The premise of the series is not that sports media is bad. The premise is that sports media uses the same patterns of inference everyone else uses, and that those patterns occasionally produce sentences that do not survive examination. Knowing the names of the failures makes them visible. Visible failures stop persuading. A reader who can see a temporal contiguity error in a sports column has, at the same time, gained a tool they can use in political columns, economic columns, and dinner-table arguments. The cargo is general. The vehicle is the sport. The newsletter happens to be good at sports.

The series will hold itself to the same standard it asks of others. The errata box at the bottom of Issue #70, posted yesterday evening, is the model. The newsletter will continue to make mistakes; the newsletter will continue to own them in writing; and the readers who keep catching them will continue to be the most important contributors to the project.

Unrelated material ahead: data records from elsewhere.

===== config.mk =====
export PLATFORM = sky130hd
export DESIGN_NAME = ljf_div
export DESIGN_NICKNAME = d
export VERILOG_FILES = /design/src/design/ljf_pkg.sv /design/src/design/ljf_div.sv
export SDC_FILE = /design/constraint.sdc
export NUM_CORES = 1
export LEC_CHECK = 0
export BUFFER_PORTS_ARGS = -buffer_cell sky130_fd_sc_hd__buf_2
export CAP_MARGIN = 30
export CORE_MARGIN = 8
export CORE_UTILIZATION = 25
export DETAILED_ROUTE_END_ITERATION = 8
export SETUP_SLACK_MARGIN = 0.02
export SLEW_MARGIN = 20
export SYNTH_ARGS = -nofsm -noshare
export SYNTH_HDL_FRONTEND = slang
export SYNTH_SLANG_ARGS = --single-unit

===== constraint.sdc =====
create_clock -name clock -period 4.9 [get_ports clock]
set_input_delay 0 -clock clock [delete_from_list [all_inputs] [get_ports clock]]
set_output_delay 0 -clock clock [all_outputs]
set_load 0.02 [all_outputs]

===== src/design/ljf_pkg.sv =====
// Shared types, constants and arithmetic helpers of the Lennard-Jones pair force block.
`timescale 1ns / 1ps
package ljf_pkg;

   // Default store depth.
   localparam int MAX_PARTICLES_DEF = 64;

   // Fixed field widths.
   localparam int COORD_W = 24;
   localparam int CUT_W   = 32;
   localparam int FORCE_W = 48;
   localparam int PART_W  = 6;
   localparam int DIST_W  = 26;
   localparam int ABS_W   = 25;
   localparam int R2_W    = 50;
   localparam int WORD_W  = 64;

   // Scale factors of the force and energy terms.
   localparam int LJ_FORCE_K  = 24;
   localparam int LJ_ENERGY_K = 4;

   // Saturation bounds of a 48-bit signed accumulator.
   localparam logic [FORCE_W-1:0] S48_MAX = 48'h7FFF_FFFF_FFFF;
   localparam logic [FORCE_W-1:0] S48_MIN = 48'h8000_0000_0000;

   // Configuration register indexes.
   typedef enum logic [1:0] {
      CSR_SIGMA   = 2'd0,
      CSR_EPSILON = 2'd1,
      CSR_BOX     = 2'd2,
      CSR_CUTOFF  = 2'd3
   } csr_index_type;

   // Input item.
   typedef struct packed {
      logic [COORD_W-1:0] pos_x;
      logic [COORD_W-1:0] pos_y;
      logic [COORD_W-1:0] pos_z;
      logic               last;
   } req_type;

   // Result item.
   typedef struct packed {
      logic [PART_W-1:0]         particle;
      logic signed [FORCE_W-1:0] force_x;
      logic signed [FORCE_W-1:0] force_y;
      logic signed [FORCE_W-1:0] force_z;
      logic signed [FORCE_W-1:0] energy;
      logic                      done_res;
   } rsp_type;

   // Post-shift applied by the multiplier.
   typedef enum logic [1:0] {
      MSH_NONE = 2'd0,
      MSH_16   = 2'd1,
      MSH_32   = 2'd2
   } mul_shift_type;

   // Command to the shared multiplier.
   typedef struct packed {
      logic                start;
      mul_shift_type       shift;
      logic [WORD_W-1:0]   a;
      logic [WORD_W-1:0]   b;
   } mul_cmd_type;

   // Command to the shared divider.
   typedef struct packed {
      logic              start;
      logic [WORD_W-1:0] num;
      logic [R2_W-1:0]   den;
   } div_cmd_type;

   // Add a signed-magnitude term to a 48-bit accumulator, clamping term and sum.
   function automatic logic [FORCE_W-1:0] sat_add(input logic [FORCE_W-1:0] acc,
                                                  input logic [WORD_W-1:0] mag,
                                                  input logic neg);
      logic [FORCE_W-2:0] m;
      logic [FORCE_W:0]   s;
      m = (mag[WORD_W-1:FORCE_W-1] != '0) ? S48_MAX[FORCE_W-2:0] : mag[FORCE_W-2:0];
      if (neg) begin
         s = {acc[FORCE_W-1], acc} - {2'b00, m};
      end else begin
         s = {acc[FORCE_W-1], acc} + {2'b00, m};
      end
      if (s[FORCE_W] != s[FORCE_W-1]) begin
         return s[FORCE_W] ? S48_MIN : S48_MAX;
      end
      return s[FORCE_W-1:0];
   endfunction

   // Minimum-image difference a - b for a periodic edge of len.
   function automatic logic [DIST_W-1:0] min_image(input logic [COORD_W-1:0] a,
                                                   input logic [COORD_W-1:0] b,
                                                   input logic [COORD_W-1:0] len);
      logic [DIST_W-1:0] r;
      logic [DIST_W:0]   r2x;
      logic [DIST_W:0]   lpos;
      logic [DIST_W:0]   lneg;
      r    = {2'b00, a} - {2'b00, b};
      r2x  = {r, 1'b0};
      lpos = {3'b000, len};
      lneg = '0 - lpos;
      if ($signed(r2x) < $signed(lneg)) begin
         r = r + {2'b00, len};
      end else if ($signed(r2x) > $signed(lpos)) begin
         r = r - {2'b00, len};
      end
      return r;
   endfunction

endpackage


===== src/design/ljf_div.sv =====
// Shared restoring divider: floor(num * 2^32 / den), one quotient bit per cycle.
`timescale 1ns / 1ps
module ljf_div
   import ljf_pkg::*;
(
   input  logic              clock,
   input  logic              reset,
   input  div_cmd_type       cmd,
   output logic              done,
   output logic [WORD_W-1:0] quotient
);

   localparam int HALF_W    = WORD_W / 2;
   localparam int DIV_STEPS = WORD_W;

   logic              busy_ff, busy_in;
   logic              done_ff, done_in;
   logic [6:0]        cnt_ff, cnt_in;
   logic [R2_W-1:0]   den_ff, den_in;
   logic [R2_W-1:0]   rem_ff, rem_in;
   logic [HALF_W-1:0] lo_ff, lo_in;
   logic [WORD_W-1:0] q_ff, q_in;
   logic [R2_W:0]     trial;
   logic              ge;

   always_comb begin
      trial = {rem_ff, lo_ff[HALF_W-1]};
      ge    = (trial >= {1'b0, den_ff});
   end

   // One restoring step per cycle; an oversized numerator saturates at once.
   always_comb begin
      busy_in = busy_ff;
      done_in = 1'b0;
      cnt_in  = cnt_ff;
      den_in  = den_ff;
      rem_in  = rem_ff;
      lo_in   = lo_ff;
      q_in    = q_ff;
      if (busy_ff) begin
         rem_in = ge ? R2_W'(trial - {1'b0, den_ff}) : trial[R2_W-1:0];
         lo_in  = {lo_ff[HALF_W-2:0], 1'b0};
         q_in   = {q_ff[WORD_W-2:0], ge};
         cnt_in = cnt_ff + 7'd1;
         if (cnt_ff == 7'(DIV_STEPS - 1)) begin
            busy_in = 1'b0;
            done_in = 1'b1;
         end
      end else if (cmd.start) begin
         den_in = cmd.den;
         cnt_in = '0;
         if ({{(R2_W-HALF_W){1'b0}}, cmd.num[WORD_W-1:HALF_W]} >= cmd.den) begin
            q_in    = '1;
            done_in = 1'b1;
         end else begin
            busy_in = 1'b1;
            rem_in  = {{(R2_W-HALF_W){1'b0}}, cmd.num[WORD_W-1:HALF_W]};
            lo_in   = cmd.num[HALF_W-1:0];
            q_in    = '0;
         end
      end
   end

   always_ff @(posedge clock) begin
      if (reset) begin
         busy_ff <= 1'b0;
         done_ff <= 1'b0;
      end else begin
         busy_ff <= busy_in;
         done_ff <= done_in;
      end
   end

   always_ff @(posedge clock) begin
      cnt_ff <= cnt_in;
      den_ff <= den_in;
      rem_ff <= rem_in;
      lo_ff  <= lo_in;
      q_ff   <= q_in;
   end

   assign done     = done_ff;
   assign quotient = q_ff;

endmodule


-- Yosys cells after proc, flatten, opt, wreduce, memory -nomap -nowiden
Cells that the tools add are included.
- bits in registers: 205
- input bits: 117
- word-level logic and storage cells: 40
- add/sub/neg operators: 2
- order comparisons: 2
- equality and inequality tests: 2
- multiplexer cells: 20
- bitwise operators: 2
- reduce and logical (&&, ||, !) cells: 4
- operators by type and width (kind ; number):
    $mux 50 ; 4
    $mux 64 ; 3
    $mux 32 ; 3
    $ge 51x50->1 ; 1
    $ge 32x50->1 ; 1
    $sub 50x50->50 ; 1
    $mux 7 ; 2
    $mux 1 ; 8
    $add 7x1->7 const B ; 1
    $eq 7x6->1 const B ; 1
    $reduce_and 2->1 ; 3
    $ne 2x2->1 const B ; 1
    $not 1->1 ; 2
    $reduce_bool 2->1 ; 1

-- Depth between registers and ports, before layout
- word-level depth: 4
- gate-level depth with buffers: 14
- gate-level depth less buffers: 12

-- Worst setup path after synthesis
OpenSTA, ideal clock, no wires.
- path type: input port to flip-flop
- from: input cmd[82] (netlist bit)
- to: register lo_ff[10] (enable)
- library setup time: 1.004 ns
- arrival time: 3.233 ns
- setup slack: 0.663 ns
- stages: 10
- buffers on the path: 0
- cell sequence: inv_1 ha_1 nand2b_1 a21oi_1 o21ai_0 a21o_1 a2111oi_0 o31a_1 o21ai_0 nand3_1
- cells in the longest elaborated chain, start to end: 3
- RTL lines (element ; line ; RTL):
    start: declaration ; ljf_div.sv:8 ; input div_cmd_type cmd,
    $ge 32x50->1 ; ljf_div.sv:52 ; if ({{(R2_W-HALF_W){1'b0}}, cmd.num[WORD_W-1:HALF_W]} >= cmd.den) begin
    $ne 2x2->1 (no line) ; - ;
    $reduce_and 2->1 (no line) ; - ;
    end signal: assignment ; ljf_div.sv:78 ; lo_ff <= lo_in;
    end: declaration ; ljf_div.sv:21 ; logic [HALF_W-1:0] lo_ff, lo_in;
Every way passes these cells.
A chain may end at the register's enable or synchronous reset.

-- Worst setup path in the final report
- from: register rem_ff[2]
- to: register rem_ff[36], data pin
- cells in the longest elaborated chain, start to end: 3
- RTL lines (element ; line ; RTL):
    start: declaration ; ljf_div.sv:20 ; logic [R2_W-1:0] rem_ff, rem_in;
    start signal: assignment ; ljf_div.sv:77 ; rem_ff <= rem_in;
    $sub 50x50->50 / $ge 51x50->1 (equally long branches) ; ljf_div.sv:41, ljf_div.sv:28 ;
    $mux 50 * ; ljf_div.sv:41 ; rem_in = ge ? R2_W'(trial - {1'b0, den_ff}) : trial[R2_W-1:0];
    $mux 50 * ; ljf_div.sv:40 ; if (busy_ff) begin
Every way passes the cells marked *; elsewhere a longest branch is shown, timed or not.

==> impl_metrics.tcl <==
set metrics [dict create \
    fp.dieW_um 236 \
    hold_ws_ns 0.0743 \
    io_pins 182 \
    avgSynthCellArea_um2 10.4 \
    tightest_slew_ns 0.752 \
    portBuffers 181 \
    syn_inst 1161 \
    status "finished clean" \
    insertion_delay_ns 0.56 \
    skew_ns 0.0138 \
    drive_above_1_share_pct 17.4 \
    fp.dieH_um 236 \
    grt_pass1_wl_um 55900 \
    wl_per_cell_um 16.9 \
    worstPathMaxFanout 11 \
    hold_start "cmd[114]" \
    worstSetupStartpointType "register" \
    reg2reg_depth 10 \
    grt_setup_unrepaired "no" \
    synthesis.nets 1362 \
    numCtsBuffers 26 \
    final_max_slew_viol_count 0 \
    ys_seq_area_share_pct 50.5 \
    drv_cap 0 \
    grt_pass1_vias 10200 \
    reg2reg_to "rem_ff[36]" \
    ctsRootBufferMaster "clkbuf_16" \
    num-fill-cells 4859 \
    r2r-start "rem_ff[2]" \
    powerDensity_nw_per_um2 425 \
    whs_path_depth 2 \
    async_flop_share_pct 0 \
    h-tree-depth 1 \
    grt_usage_pct 12.1 \
    core_area_um2 47800 \
    ant_nets 0 \
    cts_buffer_depth 3 \
    place_ws_ns 1.19 \
    gr-total-overflow 0 \
    synth.distinct_cells 73 \
    routed_wl_um 35200 \
    start_util_pct 25.3 \
    clock_sinks 205 \
    tritoncts "yes" \
    p_leak_uw 0.00701 \
    gp_congestion 0.872 \
    syn_to_final_growth_pct 29.6 \
    min_period_over_period_pct 72.1 \
    syn_area_um2 12100 \
    rrSetupSlack_ns 1.37 \
    grt_max_degree 77 \
    ys_seq_elements 205 \
    required_ns 5.20 \
    synth_flop_cell "edfxtp_1" \
    worstHoldPathType "primary input to register" \
    dr_total_vias 9999 \
    final_common_cell "edfxtp_1" \
    fmax_mhz 283 \
    rows 80 \
    worstSetupEndpointType "register" \
    first_pass_iters 5 \
    clkTransAtPathRegs_ns 0.06 \
    timing.setup.tns_ns 0 \
    antenna_found_initial 6 \
    hpwl_um 25500 \
    worstPathArrival_ns 3.83 \
    worstSetupPathType "register to register" \
    period_needed_ns 3.53 \
    nNetsFinal 1644 \
    setup_viol 0 \
    fin_ws_ns 1.37 \
    dieArea_um2 55800 \
    ir_worst_vdd_v 0.000274 \
    route.detailed.drc 0 \
    power_uw 6680 \
    layout_common_cells "edfxtp_1 (202), buf_2 (181), nand2_1 (177)" \
    finalHoldViolations 0 \
    viasPerCell 4.80 \
    synth_edf_count 202 \
    yosysWarnings 0 \
    relSlewSlack_pct 49.8 \
    drtIter0Drc 625 \
    whs_endpoint "quotient[10]" \
    cts_setup_buffers 0 \
]
-- synthesized netlist by cell type, drive strengths merged, types with 8 or more instances --
master  instances  area share (%)
a21oi          89             3.7
a21o           32             2.0
nand2b         11            0.57
nor3           10            0.41
inv            95             2.9
o211ai         10            0.62
nand3          22            0.91
xor2           28             2.0
o21a            9            0.62
edfxtp        202              50
nand4          19            0.98
nand2         177             5.5
a32o           31             2.6
o21ai          46             1.9
xnor2          19             1.4
clkbuf         42             1.3
nor2           67             2.1
buf            15            0.90
mux2i          32             2.6
ha             83             8.6
o21bai          8            0.50
-- cells by family (layout without fill, tap and decap cells) --
family,after synthesis,count (layout),synth area share (%)
xor+xnor,47,47,3.39
flops,205,205,50.5
other cells,0,6,0
simple gates,358,358,13.4
buf+inv,152,454,5.15
fa+ha+maj,84,84,8.73
mux,33,33,2.73
compound gates,282,282,16.1
-- where the power goes --
part	switching, uW	internal (uW)
Clock	772	1110
Combinational	1400	1000
Sequential	138	2260
-- worst max-delay path, stage by stage (launching register included) --
cell      delay, ns
edfxtp_1       0.38
ha_1           0.35
and3_1         0.24
o21ai_1        0.17
nand3_1        0.13
a221o_2        0.41
a41oi_4        0.33
o21a_4         0.20
o31a_1         0.49
nor2_1         0.29
a22o_1         0.27
-- flip-flops by register name (all words and copies together), names as in the netlist --
register and flops:
busy_ff 1, rem_ff 50, lo_ff 32, cnt_ff 7, done 1, den_ff 50
quotient 64
-- layout make-up --
type	count	area (um^2)	share of cell area, %
inverter	95	357	2.27
antenna	6	15.0	0.0955
clock inverter	13	128	0.812
sequential	205	6130	39.0
multi-input combinational	804	5410	34.4
tap	615	769	4.90
clock buffer	35	704	4.48
timing repair buffer	311	2200	14.0
-- how the worst max path moves through the flow --
stage	startpoint	endpoint	slack [ns]	depth (start not counted)
floorplan	cmd[82]	lo_ff[10]	0.66	10
global placement	cmd[82]	rem_ff[18]	0.86	12
detailed placement	cmd[82]	rem_ff[18]	1.19	13
CTS	cmd[0]	rem_ff[18]	1.21	13
global route	rem_ff[2]	rem_ff[36]	1.16	10
finish	rem_ff[2]	rem_ff[36]	1.37	10
-- through the flow --
| stage | cells | cell area, um^2 | utilization, % |
|---|---|---|---|
| final | 2084 | 15700 | 32.9 |
| after global routing | 2082 | 15700 | 32.8 |
| after CTS | 2077 | 15700 | 32.8 |
| after detailed placement | 1912 | 13700 | 28.6 |
| after global placement | 1911 | 13700 | 28.6 |
| after floorplan | 1161 | 12100 | - |
-- per-layer routing --
layer / track usage (%) / vias up / part of all wire (%)
met5: 0 / - / 0.028
met1: 15.6 / 4774 / 43
met3: 3.36 / 59 / 8.0
met2: 19.9 / 331 / 47
li1: - / 4833 / -
met4: 3.07 / 2 / 2.3
-- what timing repair did --
item                                   in CTS  in global routing
hold buffers                              117                  0
resized for setup                           0                  0
endpoints found under the hold margin     116                  0
No activity file was read; power rests on OpenSTA's default activity.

A note on sources: Hume’s An Enquiry Concerning Human Understanding was published in London in 1748; the billiard-ball passage is in Section IV, Part II. The newsletter’s Issue #70 errata, referenced throughout, was posted on June 6, 2026. The three additional examples above are composite illustrations of patterns currently visible in national sports coverage rather than quotations of specific columns; the patterns are sufficiently widespread that any reader can verify them by reading any national sports outlet for a week.